> **WORK REQUEST**: In the material below, the lines from the one containing "29,900 µm (+3.4%)" through the one containing "ns (-2.32 ns)" are to be given again exactly, ends included, and no others.
RECORDS below:
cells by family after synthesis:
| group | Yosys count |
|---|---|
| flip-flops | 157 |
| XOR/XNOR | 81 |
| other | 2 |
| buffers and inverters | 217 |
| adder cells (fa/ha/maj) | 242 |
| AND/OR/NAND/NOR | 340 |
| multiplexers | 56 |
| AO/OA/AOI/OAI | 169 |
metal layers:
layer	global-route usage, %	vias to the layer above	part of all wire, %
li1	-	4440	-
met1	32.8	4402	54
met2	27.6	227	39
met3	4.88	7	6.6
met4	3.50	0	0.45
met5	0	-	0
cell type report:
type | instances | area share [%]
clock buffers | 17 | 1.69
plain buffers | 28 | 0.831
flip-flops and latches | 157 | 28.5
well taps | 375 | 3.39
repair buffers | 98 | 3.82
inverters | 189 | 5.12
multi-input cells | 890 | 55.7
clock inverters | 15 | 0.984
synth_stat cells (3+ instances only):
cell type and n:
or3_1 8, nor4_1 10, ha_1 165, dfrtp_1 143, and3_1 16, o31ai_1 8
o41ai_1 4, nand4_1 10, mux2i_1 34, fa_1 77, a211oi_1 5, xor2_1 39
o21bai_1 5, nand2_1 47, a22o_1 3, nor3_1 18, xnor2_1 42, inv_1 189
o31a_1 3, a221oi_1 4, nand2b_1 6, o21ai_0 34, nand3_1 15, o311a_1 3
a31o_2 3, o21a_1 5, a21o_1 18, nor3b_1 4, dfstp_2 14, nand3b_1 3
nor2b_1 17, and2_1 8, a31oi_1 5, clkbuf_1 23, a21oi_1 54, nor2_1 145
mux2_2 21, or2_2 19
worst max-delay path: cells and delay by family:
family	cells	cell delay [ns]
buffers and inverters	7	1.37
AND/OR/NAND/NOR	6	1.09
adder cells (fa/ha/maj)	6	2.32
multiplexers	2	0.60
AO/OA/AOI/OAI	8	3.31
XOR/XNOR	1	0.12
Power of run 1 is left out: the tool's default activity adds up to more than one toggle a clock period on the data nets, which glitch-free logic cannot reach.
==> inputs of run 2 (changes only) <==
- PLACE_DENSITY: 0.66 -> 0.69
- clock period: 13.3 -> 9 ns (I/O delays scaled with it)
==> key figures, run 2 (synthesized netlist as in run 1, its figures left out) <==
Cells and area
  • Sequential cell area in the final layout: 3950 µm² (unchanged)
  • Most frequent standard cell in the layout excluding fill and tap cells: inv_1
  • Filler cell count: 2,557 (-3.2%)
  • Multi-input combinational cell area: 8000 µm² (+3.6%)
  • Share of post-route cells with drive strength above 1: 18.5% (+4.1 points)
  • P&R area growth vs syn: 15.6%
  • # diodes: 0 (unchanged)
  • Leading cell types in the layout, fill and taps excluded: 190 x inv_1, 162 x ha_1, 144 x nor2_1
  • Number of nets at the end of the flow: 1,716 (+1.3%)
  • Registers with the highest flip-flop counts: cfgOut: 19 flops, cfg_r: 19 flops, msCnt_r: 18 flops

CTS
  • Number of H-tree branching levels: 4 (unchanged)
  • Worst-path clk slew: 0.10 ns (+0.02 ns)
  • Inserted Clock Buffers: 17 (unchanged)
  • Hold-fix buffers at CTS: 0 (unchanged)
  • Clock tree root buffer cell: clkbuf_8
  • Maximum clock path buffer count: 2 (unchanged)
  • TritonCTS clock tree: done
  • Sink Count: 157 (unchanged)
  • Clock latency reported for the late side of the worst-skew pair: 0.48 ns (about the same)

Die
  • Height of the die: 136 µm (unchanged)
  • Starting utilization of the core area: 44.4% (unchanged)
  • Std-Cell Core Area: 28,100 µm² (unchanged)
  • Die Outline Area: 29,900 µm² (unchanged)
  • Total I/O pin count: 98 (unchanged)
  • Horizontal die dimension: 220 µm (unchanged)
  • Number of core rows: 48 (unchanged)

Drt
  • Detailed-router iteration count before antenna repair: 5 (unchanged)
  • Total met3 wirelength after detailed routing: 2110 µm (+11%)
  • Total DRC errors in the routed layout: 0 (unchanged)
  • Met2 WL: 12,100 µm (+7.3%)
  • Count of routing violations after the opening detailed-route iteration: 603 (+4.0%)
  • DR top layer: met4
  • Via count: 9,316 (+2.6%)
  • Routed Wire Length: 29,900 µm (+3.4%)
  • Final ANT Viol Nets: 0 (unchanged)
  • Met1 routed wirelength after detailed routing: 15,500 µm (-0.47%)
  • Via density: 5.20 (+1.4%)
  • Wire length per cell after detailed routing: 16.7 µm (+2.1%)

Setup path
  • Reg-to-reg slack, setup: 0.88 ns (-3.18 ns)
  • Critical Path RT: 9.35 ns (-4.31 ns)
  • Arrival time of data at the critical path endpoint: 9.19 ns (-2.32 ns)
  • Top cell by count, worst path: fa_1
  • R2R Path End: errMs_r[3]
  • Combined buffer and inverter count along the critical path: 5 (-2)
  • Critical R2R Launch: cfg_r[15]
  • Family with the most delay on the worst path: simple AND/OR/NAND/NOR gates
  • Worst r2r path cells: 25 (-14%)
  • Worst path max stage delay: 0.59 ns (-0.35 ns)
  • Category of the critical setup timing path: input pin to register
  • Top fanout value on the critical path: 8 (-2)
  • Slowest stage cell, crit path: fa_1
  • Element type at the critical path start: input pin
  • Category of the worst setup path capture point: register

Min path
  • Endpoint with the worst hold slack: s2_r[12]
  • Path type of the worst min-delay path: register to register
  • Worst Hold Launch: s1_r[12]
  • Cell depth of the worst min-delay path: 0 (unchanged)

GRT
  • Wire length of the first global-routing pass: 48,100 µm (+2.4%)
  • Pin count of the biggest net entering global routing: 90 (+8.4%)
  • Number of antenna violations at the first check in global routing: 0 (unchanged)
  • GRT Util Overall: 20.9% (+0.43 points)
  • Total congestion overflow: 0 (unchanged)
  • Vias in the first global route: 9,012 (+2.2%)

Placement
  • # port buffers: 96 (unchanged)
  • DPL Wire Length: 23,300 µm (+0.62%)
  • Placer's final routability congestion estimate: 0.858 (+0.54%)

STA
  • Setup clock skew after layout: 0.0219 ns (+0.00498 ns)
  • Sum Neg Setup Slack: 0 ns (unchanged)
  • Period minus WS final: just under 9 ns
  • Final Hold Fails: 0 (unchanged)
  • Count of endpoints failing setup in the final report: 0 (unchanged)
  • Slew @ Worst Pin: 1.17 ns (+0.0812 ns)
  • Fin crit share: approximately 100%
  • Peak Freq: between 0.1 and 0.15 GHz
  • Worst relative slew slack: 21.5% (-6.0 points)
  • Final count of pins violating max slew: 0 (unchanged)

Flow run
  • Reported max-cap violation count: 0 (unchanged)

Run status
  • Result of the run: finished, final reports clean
$ cat config.mk
export PLATFORM = sky130hd
export DESIGN_NAME = acr_regs
export DESIGN_NICKNAME = d
export VERILOG_FILES = /design/src/shared/acr_pkg.sv /design/src/core/acr_ref_route.sv /design/src/core/acr_cal_path.sv /design/src/core/acr_regs.sv
export VERILOG_INCLUDE_DIRS = /design/src /design/src/shared
export SDC_FILE = /design/constraint.sdc
export NUM_CORES = 2
export LEC_CHECK = 0
export BUFFER_PORTS_ARGS = -buffer_cell sky130_fd_sc_hd__buf_2
export CAP_MARGIN = 30
export CORE_MARGIN = 4
export CORE_UTILIZATION = 40
export CTS_CLUSTER_SIZE = 20
export DETAILED_ROUTE_END_ITERATION = 8
export PLACE_DENSITY = 0.58
export SYNTH_ARGS = -nofsm -noshare
export SYNTH_HDL_FRONTEND = slang
export SYNTH_SLANG_ARGS = --single-unit
$ cat constraint.sdc
create_clock -name CLOCK -period 11.3 [get_ports CLOCK]
set_input_delay 0.565 -clock CLOCK [delete_from_list [all_inputs] [get_ports CLOCK]]
set_output_delay 0.565 -clock CLOCK [all_outputs]
set_load 0.05 [all_outputs]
End of RECORDS.
> **EXERCISE RESPONSE**:
  • Routed Wire Length: 29,900 µm (+3.4%)
  • Final ANT Viol Nets: 0 (unchanged)
  • Met1 routed wirelength after detailed routing: 15,500 µm (-0.47%)
  • Via density: 5.20 (+1.4%)
  • Wire length per cell after detailed routing: 16.7 µm (+2.1%)

Setup path
  • Reg-to-reg slack, setup: 0.88 ns (-3.18 ns)
  • Critical Path RT: 9.35 ns (-4.31 ns)
  • Arrival time of data at the critical path endpoint: 9.19 ns (-2.32 ns)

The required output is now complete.